What’s surprising about the memoir is how little Bernie delves into his inspiration and where the songs came from. For a guy who wrote, “Candle in the Wind,” “Crocodile Rock,” “Rocketman,” “Tiny Dancer” and on and on, he just doesn’t outline his inspiration very often. By way of explanation, early in the book, Bernie quotes the great Lou Reed as saying, “Just because I wrote it doesn’t mean I know what it’s about.”
But there are lots of anecdotes that make this memoir a great read, as long as you skip over the parts about Bernie’s ranching days, how he learned to waterski, and his own group “Farm Dogs,” which he tells us constantly was a great band even though it was a classic vanity project.
But the anecdotes make up for that, like the time when Bernie was vacationing in Barbados and got a call from Elton about a backing track he’d just come up with. (By the way, this almost never happened. Nearly 100% of the time, Bernie came up with the lyric first and then Elton wrote the music.)
Elton played the track and Bernie listened over the phone, even though he’s aware “the afternoon’s cocktails [had] muddled my brainwaves.” Elton said he envisioned the track as a duet of the sort Marvin Gaye and Tammi Terrell once recorded.
“I listened, told him I’d give it a shot, hung up and stuck my head in an ice bucket,” he writes. “In ten minutes I’d thrown something together that was simplistic without being overly trite, and this is how ‘Don’t Go Breaking My Heart’ came about. Not exactly ‘Sad Eyed Lady of the Lowlands,’ but the second biggest selling single of 1976 and our first UK number one . . . not bad for ten minutes of drunken scribbling.”
As great as that story is, it does make the reader wonder: What would Elton have been with another lyricist?

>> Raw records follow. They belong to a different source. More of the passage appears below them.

==> config.mk <==
export PLATFORM = sky130hd
export DESIGN_NAME = call_cost_aggregation_cache
export DESIGN_NICKNAME = d
export VERILOG_FILES = /design/src/hw/rtl/ccac_pkg.sv /design/src/hw/rtl/call_cost_aggregation_cache.sv
export SDC_FILE = /design/constraint.sdc
export NUM_CORES = 2
export LEC_CHECK = 0
export BUFFER_PORTS_ARGS = -buffer_cell sky130_fd_sc_hd__buf_2
export CORE_MARGIN = 5
export CORE_UTILIZATION = 49
export DETAILED_ROUTE_END_ITERATION = 10
export PLACE_DENSITY = 0.65
export SLEW_MARGIN = 20
export SYNTH_ARGS = -nofsm -noshare
export SYNTH_HDL_FRONTEND = slang
export SYNTH_SLANG_ARGS = --single-unit
==> constraint.sdc <==
create_clock -name clock -period 16.25 [get_ports clock]
set_input_delay 2.4375 -clock clock [delete_from_list [all_inputs] [get_ports clock]]
set_output_delay 2.4375 -clock clock [all_outputs]
set_load 0.02 [all_outputs]
==> src/hw/rtl/ccac_pkg.sv <==
// Shared types, codes and constants for the call-cost aggregation cache.
`default_nettype none

package ccac_pkg;

   localparam int TABLE_DEPTH_DEFAULT = 16;

   localparam int ID_W    = 16;
   localparam int COST_W  = 48;
   localparam int COUNT_W = 32;

   localparam logic [1:0] MODE_CALL  = 2'd0;
   localparam logic [1:0] MODE_EXCL  = 2'd1;
   localparam logic [1:0] MODE_INIT  = 2'd2;
   localparam logic [1:0] MODE_FLUSH = 2'd3;

   typedef struct packed {
      logic [1:0]        mode;
      logic [ID_W-1:0]   caller_id;
      logic [ID_W-1:0]   callee_id;
      logic [ID_W-1:0]   level_tag;
      logic [COST_W-1:0] amount;
   } ccac_req_type;

   typedef struct packed {
      logic               is_exclusive;
      logic [ID_W-1:0]    out_caller;
      logic [ID_W-1:0]    out_callee;
      logic [ID_W-1:0]    out_level;
      logic [COUNT_W-1:0] call_count;
      logic [COST_W-1:0]  cost_sum;
      logic [COST_W-1:0]  total_cost;
      logic [COUNT_W-1:0] hit_total;
      logic [COUNT_W-1:0] miss_total;
      logic               final_item;
   } ccac_rsp_type;

   // Table key; exclusive entries carry a zero callee.
   typedef struct packed {
      logic            excl;
      logic [ID_W-1:0] caller;
      logic [ID_W-1:0] callee;
      logic [ID_W-1:0] level;
   } ccac_key_type;

endpackage

`default_nettype wire

==> src/hw/rtl/call_cost_aggregation_cache.sv <==
// Top level of the call-cost aggregation cache with round-robin eviction.
//
//   port group   dir   payload          handshake
//   req_*        in    ccac_req_type    req_valid / req_ready
//   rsp_*        out   ccac_rsp_type    rsp_valid / rsp_ready
//
// One item is handled at a time; req_ready is high only while the sequencer idles.
// A lookup walks the table through one memory read port and one key comparator,
// one entry per cycle. A hit adds an update state; an exclusive item first passes a
// subtract and an add state; an init item only loads its reading; a flush reads and
// emits each entry in turn. An eviction adds an emit state. A stalled rsp channel holds
// the sequencer in its emit state. Reset is synchronous; table contents are not cleared.
`default_nettype none

module call_cost_aggregation_cache
   import ccac_pkg::*;
#(
   parameter int TABLE_DEPTH = TABLE_DEPTH_DEFAULT
) (
   input  wire logic         clock,
   input  wire logic         reset,
   input  wire logic         req_valid,
   output logic              req_ready,
   input  wire ccac_req_type req_data,
   output logic              rsp_valid,
   input  wire logic         rsp_ready,
   output ccac_rsp_type      rsp_data
);

   localparam int IDX_W = (TABLE_DEPTH > 1) ? $clog2(TABLE_DEPTH) : 1;
   localparam int CNT_W = $clog2(TABLE_DEPTH + 1);
   localparam logic [CNT_W-1:0] DEPTH_CNT = CNT_W'(TABLE_DEPTH);

   typedef enum logic [3:0] {
      ST_IDLE,
      ST_EXCL_SUB,
      ST_EXCL_ADD,
      ST_LOOKUP,
      ST_HIT,
      ST_EVICT_EMIT,
      ST_FLUSH_READ,
      ST_FLUSH_EMIT
   } state_type;

   state_type          state_ff, state_in;
   logic [CNT_W-1:0]   ptr_ff, ptr_in;
   logic               chk_valid_ff, chk_valid_in;
   logic [IDX_W-1:0]   chk_idx_ff, chk_idx_in;
   logic [CNT_W-1:0]   fill_ff, fill_in;
   logic [IDX_W-1:0]   evict_ff, evict_in;
   logic [COST_W-1:0]  prev_ff, prev_in;
   logic [COST_W-1:0]  total_ff, total_in;
   logic [COUNT_W-1:0] hit_ff, hit_in;
   logic [COUNT_W-1:0] miss_ff, miss_in;
   ccac_key_type       key_ff, key_in;
   logic [COST_W-1:0]  cost_ff, cost_in;
   logic               rsp_valid_ff, rsp_valid_in;
   ccac_rsp_type       rsp_data_ff, rsp_data_in;

   ccac_key_type       key_mem_ff   [TABLE_DEPTH];
   logic [COUNT_W-1:0] calls_mem_ff [TABLE_DEPTH];
   logic [COST_W-1:0]  cost_mem_ff  [TABLE_DEPTH];
   ccac_key_type       rd_key_ff;
   logic [COUNT_W-1:0] rd_calls_ff;
   logic [COST_W-1:0]  rd_cost_ff;

   logic               mem_we;
   logic [IDX_W-1:0]   mem_wa;
   logic [COUNT_W-1:0] mem_wcalls;
   logic [COST_W-1:0]  mem_wcost;
   logic               mem_re;
   logic [IDX_W-1:0]   mem_ra;

   logic               hit_now;
   logic               rsp_free;
   logic               flush_last;
   ccac_rsp_type       rd_rsp;

   assign req_ready = (state_ff == ST_IDLE);
   assign rsp_valid = rsp_valid_ff;
   assign rsp_data  = rsp_data_ff;

   assign hit_now    = chk_valid_ff && (rd_key_ff == key_ff);
   assign rsp_free   = !rsp_valid_ff || rsp_ready;
   assign flush_last = (ptr_ff == fill_ff);

   always_comb begin
      rd_rsp.is_exclusive = rd_key_ff.excl;
      rd_rsp.out_caller   = rd_key_ff.caller;
      rd_rsp.out_callee   = rd_key_ff.callee;
      rd_rsp.out_level    = rd_key_ff.level;
      rd_rsp.call_count   = rd_calls_ff;
      rd_rsp.cost_sum     = rd_cost_ff;
      rd_rsp.total_cost   = total_ff;
      rd_rsp.hit_total    = hit_ff;
      rd_rsp.miss_total   = miss_ff;
      rd_rsp.final_item   = 1'b1;
   end

   always_comb begin
      state_in     = state_ff;
      ptr_in       = ptr_ff;
      chk_valid_in = chk_valid_ff;
      chk_idx_in   = chk_idx_ff;
      fill_in      = fill_ff;
      evict_in     = evict_ff;
      prev_in      = prev_ff;
      total_in     = total_ff;
      hit_in       = hit_ff;
      miss_in      = miss_ff;
      key_in       = key_ff;
      cost_in      = cost_ff;
      rsp_valid_in = rsp_valid_ff && !rsp_ready;
      rsp_data_in  = rsp_data_ff;
      mem_we       = 1'b0;
      mem_wa       = fill_ff[IDX_W-1:0];
      mem_wcalls   = COUNT_W'(1);
      mem_wcost    = cost_ff;
      mem_re       = 1'b0;
      mem_ra       = ptr_ff[IDX_W-1:0];

      unique case (state_ff)
         ST_IDLE: begin
            if (req_valid) begin
               key_in.excl   = (req_data.mode == MODE_EXCL);
               key_in.caller = req_data.caller_id;
               key_in.callee = (req_data.mode == MODE_EXCL) ? '0 : req_data.callee_id;
               key_in.level  = req_data.level_tag;
               cost_in       = req_data.amount;
               ptr_in        = '0;
               chk_valid_in  = 1'b0;
               unique case (req_data.mode)
                  MODE_CALL: state_in = ST_LOOKUP;
                  MODE_EXCL: state_in = ST_EXCL_SUB;
                  MODE_INIT: prev_in  = req_data.amount;
                  MODE_FLUSH: begin
                     if (fill_ff != '0) begin
                        state_in = ST_FLUSH_READ;
                     end
                  end
                  default: state_in = ST_IDLE;
               endcase
            end
         end
         ST_EXCL_SUB: begin
            // cost_ff still holds the counter reading here.
            cost_in  = cost_ff - prev_ff;
            prev_in  = cost_ff;
            state_in = ST_EXCL_ADD;
         end
         ST_EXCL_ADD: begin
            total_in = total_ff + cost_ff;
            state_in = ST_LOOKUP;
         end
         ST_LOOKUP: begin
            if (hit_now) begin
               hit_in   = hit_ff + 1'b1;
               state_in = ST_HIT;
            end else if (ptr_ff < fill_ff) begin
               mem_re       = 1'b1;
               chk_valid_in = 1'b1;
               chk_idx_in   = ptr_ff[IDX_W-1:0];
               ptr_in       = ptr_ff + 1'b1;
            end else begin
               miss_in = miss_ff + 1'b1;
               if (fill_ff != DEPTH_CNT) begin
                  mem_we   = 1'b1;
                  fill_in  = fill_ff + 1'b1;
                  state_in = ST_IDLE;
               end else begin
                  // Table full: fetch the victim so it can be emitted first.
                  mem_re   = 1'b1;
                  mem_ra   = evict_ff;
                  state_in = ST_EVICT_EMIT;
               end
            end
         end
         ST_HIT: begin
            mem_we     = 1'b1;
            mem_wa     = chk_idx_ff;
            mem_wcalls = (rd_calls_ff == '1) ? rd_calls_ff : rd_calls_ff + 1'b1;
            mem_wcost  = rd_cost_ff + cost_ff;
            state_in   = ST_IDLE;
         end
         ST_EVICT_EMIT: begin
            if (rsp_free) begin
               rsp_valid_in = 1'b1;
               rsp_data_in  = rd_rsp;
               mem_we       = 1'b1;
               mem_wa       = evict_ff;
               evict_in     = (CNT_W'(evict_ff) + 1'b1 == DEPTH_CNT) ? '0 : evict_ff + 1'b1;
               state_in     = ST_IDLE;
            end
         end
         ST_FLUSH_READ: begin
            mem_re   = 1'b1;
            ptr_in   = ptr_ff + 1'b1;
            state_in = ST_FLUSH_EMIT;
         end
         ST_FLUSH_EMIT: begin
            if (rsp_free) begin
               rsp_valid_in           = 1'b1;
               rsp_data_in            = rd_rsp;
               rsp_data_in.final_item = flush_last;
               if (flush_last) begin
                  fill_in  = '0;
                  evict_in = '0;
                  state_in = ST_IDLE;
               end else begin
                  state_in = ST_FLUSH_READ;
               end
            end
         end
         default: state_in = ST_IDLE;
      endcase
   end

   always_ff @(posedge clock) begin
      if (reset) begin
         state_ff     <= ST_IDLE;
         chk_valid_ff <= 1'b0;
         fill_ff      <= '0;
         evict_ff     <= '0;
         prev_ff      <= '0;
         total_ff     <= '0;
         hit_ff       <= '0;
         miss_ff      <= '0;
         rsp_valid_ff <= 1'b0;
      end else begin
         state_ff     <= state_in;
         chk_valid_ff <= chk_valid_in;
         fill_ff      <= fill_in;
         evict_ff     <= evict_in;
         prev_ff      <= prev_in;
         total_ff     <= total_in;
         hit_ff       <= hit_in;
         miss_ff      <= miss_in;
         rsp_valid_ff <= rsp_valid_in;
         ptr_ff       <= ptr_in;
         chk_idx_ff   <= chk_idx_in;
         key_ff       <= key_in;
         cost_ff      <= cost_in;
         rsp_data_ff  <= rsp_data_in;
      end
   end

   // Entry table: one write port and one registered read port.
   always_ff @(posedge clock) begin
      if (mem_we) begin
         key_mem_ff[mem_wa]   <= key_ff;
         calls_mem_ff[mem_wa] <= mem_wcalls;
         cost_mem_ff[mem_wa]  <= mem_wcost;
      end
      if (mem_re) begin
         rd_key_ff   <= key_mem_ff[mem_ra];
         rd_calls_ff <= calls_mem_ff[mem_ra];
         rd_cost_ff  <= cost_mem_ff[mem_ra];
      end
   end

   a_fill_bound: assert property (@(posedge clock) disable iff (reset)
      fill_ff <= DEPTH_CNT)
      else $error("fill count exceeds table depth");

   a_emit_source: assert property (@(posedge clock) disable iff (reset)
      $rose(rsp_valid_ff) |-> ($past(state_ff) == ST_EVICT_EMIT ||
                               $past(state_ff) == ST_FLUSH_EMIT))
      else $error("result loaded outside an emit state");

   a_evict_full: assert property (@(posedge clock) disable iff (reset)
      state_ff == ST_EVICT_EMIT |-> fill_ff == DEPTH_CNT)
      else $error("eviction while the table has free slots");

   a_flush_empties: assert property (@(posedge clock) disable iff (reset)
      (state_ff == ST_FLUSH_EMIT && rsp_free && flush_last) |=>
         (fill_ff == '0 && evict_ff == '0 && state_ff == ST_IDLE))
      else $error("flush did not empty the table");

endmodule

`default_nettype wire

He would have been a different Elton for sure, but would he still have been as massively popular or was there some kind of magic in Bernie’s lyrics? And would there have been an Elton John at all if not for the endearing lyrics of “Your Song” that brought Elton to the public’s attention.
Bernie knows all too well that he got to live a charmed life. Aside from the tremendous wealth that came from those songs, Bernie got to personally hobnob with the biggest rock names of his generation. And some of those intimate stories are worth the price of the book.

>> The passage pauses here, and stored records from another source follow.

==> config.mk <==
export PLATFORM = sky130hd
export DESIGN_NAME = eav_angle
export DESIGN_NICKNAME = d
export VERILOG_FILES = /design/src/rtl/eav_pkg.sv /design/src/rtl/eav_angle.sv
export SDC_FILE = /design/constraint.sdc
export NUM_CORES = 2
export LEC_CHECK = 0
export BUFFER_PORTS_ARGS = -buffer_cell sky130_fd_sc_hd__clkbuf_2
export CAP_MARGIN = 5
export CORE_UTILIZATION = 45
export DETAILED_ROUTE_END_ITERATION = 6
export HOLD_SLACK_MARGIN = 0.1
export SLEW_MARGIN = 20
export SYNTH_ARGS = -nofsm -noshare
export SYNTH_HDL_FRONTEND = slang
export SYNTH_SLANG_ARGS = --single-unit
==> constraint.sdc <==
create_clock -name clk -period 8.8 [get_ports clk]
set_input_delay 2.64 -clock clk [delete_from_list [all_inputs] [get_ports clk]]
set_output_delay 2.64 -clock clk [all_outputs]
set_load 0.05 [all_outputs]
==> src/rtl/eav_pkg.sv <==
`timescale 1ns / 1ps
`default_nettype none
// ----------------------------------------------------------------------------
// eav_pkg
// Shared constants, widths and the arctangent table of the elliptical arc
// vertex generator.
// ----------------------------------------------------------------------------
package eav_pkg;

	// defaults of the top level parameters
	localparam int MAX_POINTS_DEF   = 4096;
	localparam int CORDIC_STEPS_DEF = 24;

	// field widths
	localparam int IDX_W  = 13;   // vertex index and point count
	localparam int SPAN_W = 31;   // angular span, also divider quotient
	localparam int NUM_W  = IDX_W + SPAN_W;   // dividend index * span + n/2
	localparam int ANG_W  = 35;   // angle during reduction
	localparam int CW     = 34;   // cordic datapath
	localparam int CRD_W  = 32;   // coordinates, Q16.16
	localparam int SUM_W  = 35;   // centre plus radius term, Q16.17
	localparam int DAT_W  = 32;   // configuration write data
	localparam int REG_W  = 3;    // configuration register index

	// configuration register indexes
	localparam logic [REG_W-1:0] REG_ANCHOR_MODE = 3'd0;
	localparam logic [REG_W-1:0] REG_ANCHOR_X    = 3'd1;
	localparam logic [REG_W-1:0] REG_ANCHOR_Y    = 3'd2;
	localparam logic [REG_W-1:0] REG_BOX_WIDTH   = 3'd3;
	localparam logic [REG_W-1:0] REG_BOX_HEIGHT  = 3'd4;
	localparam logic [REG_W-1:0] REG_POINT_COUNT = 3'd5;
	localparam logic [REG_W-1:0] REG_START_ANGLE = 3'd6;
	localparam logic [REG_W-1:0] REG_END_ANGLE   = 3'd7;

	// anchor modes
	localparam logic [1:0] MODE_BASE   = 2'd0;
	localparam logic [1:0] MODE_CENTRE = 2'd1;
	localparam logic [1:0] MODE_ORIGIN = 2'd2;

	// angle constants, Q6.28
	localparam logic signed [ANG_W-1:0] TWO_PI_Q28  = 35'sd1686629713;
	localparam logic signed [ANG_W-1:0] PI_Q28      = 35'sd843314857;
	localparam logic signed [ANG_W-1:0] HALF_PI_Q28 = 35'sd421657428;

	// cordic start vector, Q30
	localparam logic signed [CW-1:0] CORDIC_GAIN_Q30 = 34'sd652032874;

	// truncated arctangent of 2^-i, Q30
	function automatic logic [31:0] atan_q30(input int unsigned i);
		logic [31:0] v;
		case (i)
			0:  v = 32'h3243F6A8;
			1:  v = 32'h1DAC6705;
			2:  v = 32'h0FADBAFC;
			3:  v = 32'h07F56EA6;
			4:  v = 32'h03FEAB76;
			5:  v = 32'h01FFD55B;
			6:  v = 32'h00FFFAAA;
			7:  v = 32'h007FFF55;
			8:  v = 32'h003FFFEA;
			9:  v = 32'h001FFFFD;
			10: v = 32'h000FFFFF;
			11: v = 32'h0007FFFF;
			12: v = 32'h0003FFFF;
			13: v = 32'h0001FFFF;
			14: v = 32'h0000FFFF;
			15: v = 32'h00007FFF;
			16: v = 32'h00003FFF;
			17: v = 32'h00001FFF;
			18: v = 32'h00000FFF;
			19: v = 32'h000007FF;
			20: v = 32'h000003FF;
			21: v = 32'h000001FF;
			22: v = 32'h000000FF;
			23: v = 32'h0000007F;
			24: v = 32'h0000003F;
			25: v = 32'h0000001F;
			26: v = 32'h0000000F;
			27: v = 32'h00000008;
			28: v = 32'h00000004;
			29: v = 32'h00000002;
			30: v = 32'h00000001;
			default: v = 32'h00000000;
		endcase
		return v;
	endfunction

endpackage
`default_nettype wire

==> src/rtl/eav_angle.sv <==
`timescale 1ns / 1ps
`default_nettype none
// ----------------------------------------------------------------------------
// eav_angle
// Vertex index to cordic angle: index * span, restoring divide by the point
// count one quotient bit a stage, then reduction into [-pi/2, pi/2].
// ----------------------------------------------------------------------------
module eav_angle #(
	parameter int MAX_POINTS = eav_pkg::MAX_POINTS_DEF
) (
	input  wire logic                                clk,
	input  wire logic                                arst_n,
	input  wire logic                                in_valid,
	input  wire logic [eav_pkg::IDX_W-1:0]           in_index,
	input  wire logic [eav_pkg::IDX_W-1:0]           point_count,
	input  wire logic [eav_pkg::SPAN_W-1:0]          span,
	input  wire logic signed [31:0]                  start_angle,
	output logic                                     out_valid,
	output logic signed [eav_pkg::CW-1:0]            out_z,
	output logic                                     out_neg
);

	localparam int QW      = eav_pkg::SPAN_W;
	localparam int NUM_W   = eav_pkg::NUM_W;
	localparam int ANG_W   = eav_pkg::ANG_W;
	localparam int IDX_W   = eav_pkg::IDX_W;
	localparam int CW      = eav_pkg::CW;
	localparam int ANG_LAT = QW + 6;

	localparam logic [ANG_W-1:0] T1 = eav_pkg::TWO_PI_Q28;
	localparam logic [ANG_W-1:0] T2 = ANG_W'(2 * 64'(eav_pkg::TWO_PI_Q28));
	localparam logic [ANG_W-1:0] T4 = ANG_W'(4 * 64'(eav_pkg::TWO_PI_Q28));

	logic [IDX_W-1:0] n_c;
	logic [IDX_W-1:0] n_q;
	logic [IDX_W-1:0] idx_c;
	logic [IDX_W-1:0] idx_s1;
	logic [ANG_LAT-1:0] vld_s;
	logic [NUM_W-1:0] rem_s [0:QW];
	logic [QW-1:0] quo_s [0:QW];
	logic [ANG_W-1:0] r0_s34;
	logic [ANG_W-1:0] r1_s35;
	logic signed [ANG_W-1:0] r2_s36;
	logic signed [CW-1:0] z_s37;
	logic neg_s37;

	// effective point count, kept for the divider
	always_comb begin
		if (point_count == '0) begin
			n_c = IDX_W'(1);
		end else if (32'(point_count) > 32'(MAX_POINTS)) begin
			n_c = IDX_W'(MAX_POINTS);
		end else begin
			n_c = point_count;
		end
	end

	assign idx_c = (in_index >= n_c) ? '0 : in_index;

	always_ff @(posedge clk) begin
		n_q <= n_c;
	end

	// valid bits of all stages
	always_ff @(posedge clk or negedge arst_n) begin
		if (!arst_n) begin
			vld_s <= '0;
		end else begin
			vld_s <= {vld_s[ANG_LAT-2:0], in_valid};
		end
	end

	// index capture and dividend with rounding term
	always_ff @(posedge clk) begin
		idx_s1   <= idx_c;
		rem_s[0] <= NUM_W'(idx_s1) * NUM_W'(span) + NUM_W'(n_q >> 1);
		quo_s[0] <= '0;
	end

	// restoring divider, one quotient bit a stage
	for (genvar j = 0; j < QW; j++) begin : g_div
		localparam int K = QW - 1 - j;
		logic [NUM_W-1:0] dsor;
		assign dsor = NUM_W'(n_q) << K;
		always_ff @(posedge clk) begin
			if (rem_s[j] >= dsor) begin
				rem_s[j+1] <= rem_s[j] - dsor;
				quo_s[j+1] <= {quo_s[j][QW-2:0], 1'b1};
			end else begin
				rem_s[j+1] <= rem_s[j];
				quo_s[j+1] <= {quo_s[j][QW-2:0], 1'b0};
			end
		end
	end

	// angle plus two turns, always positive and below eight turns
	always_ff @(posedge clk) begin
		r0_s34 <= ANG_W'(signed'(start_angle)) + ANG_W'(quo_s[QW]) + T2;
	end

	// modulo two pi, coarse steps
	always_ff @(posedge clk) begin
		logic [ANG_W-1:0] a;
		a = (r0_s34 >= T4) ? r0_s34 - T4 : r0_s34;
		r1_s35 <= (a >= T2) ? a - T2 : a;
	end

	// last modulo step, then into (-pi, pi]
	always_ff @(posedge clk) begin
		logic signed [ANG_W-1:0] b;
		b = signed'((r1_s35 >= T1) ? r1_s35 - T1 : r1_s35);
		r2_s36 <= (b > eav_pkg::PI_Q28) ? b - eav_pkg::TWO_PI_Q28 : b;
	end

	// fold into [-pi/2, pi/2] and scale to Q30
	always_ff @(posedge clk) begin
		logic signed [ANG_W-1:0] f;
		logic ng;
		if (r2_s36 > eav_pkg::HALF_PI_Q28) begin
			f  = r2_s36 - eav_pkg::PI_Q28;
			ng = 1'b1;
		end else if (r2_s36 < -eav_pkg::HALF_PI_Q28) begin
			f  = r2_s36 + eav_pkg::PI_Q28;
			ng = 1'b1;
		end else begin
			f  = r2_s36;
			ng = 1'b0;
		end
		z_s37   <= {f[CW-3:0], 2'b00};
		neg_s37 <= ng;
	end

	assign out_valid = vld_s[ANG_LAT-1];
	assign out_z     = z_s37;
	assign out_neg   = neg_s37;

endmodule
`default_nettype wire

Bernie tells a most poignant story from a time he and a bunch of rock stars descended on Dean Martin’s house, then still a beacon of cool. He found himself sitting next to Brian Wilson of the Beach Boys who was going through his what became his well-publicized breakdown. “Wilson plopped down beside me and whispered breathlessly into my ear, ‘Bernie, Bernie, will you introduce me to John Lennon.’”
Bernie knew Lennon from his friendship with Elton and a nervous Lennon had dragged Bernie onstage for the ex-Beatle’s last performance ever. It was at Madison Square Garden when Lennon sang “Whatever Gets You Through the Night.” The footage from that night shows Bernie near Lennon playing a tambourine.
So Bernie was in a good position to introduce Brian Wilson to Lennon even though he wondered how the two had never met since The Beatles were great fans of Wilson’s music. Wilson and Lennon chatted and minutes later, Wilson again asked Bernie to introduce them. He did a second and then even a third time. Lennon was always polite and chatted Wilson up.
At that point, Bernie told Lennon that should leave before it happened again. “What did he want to talk about?” Bernie asked Lennon.
“John shook his head, ‘Across the Universe.’
“’Sorry about that,’ I said.
“John looked at me, smiled and in that unmistakable Liverpudlian drawl just said, ‘Bless him, he’s not well you know.’”
Maybe someone needs to write a song about Bernie and the Jets.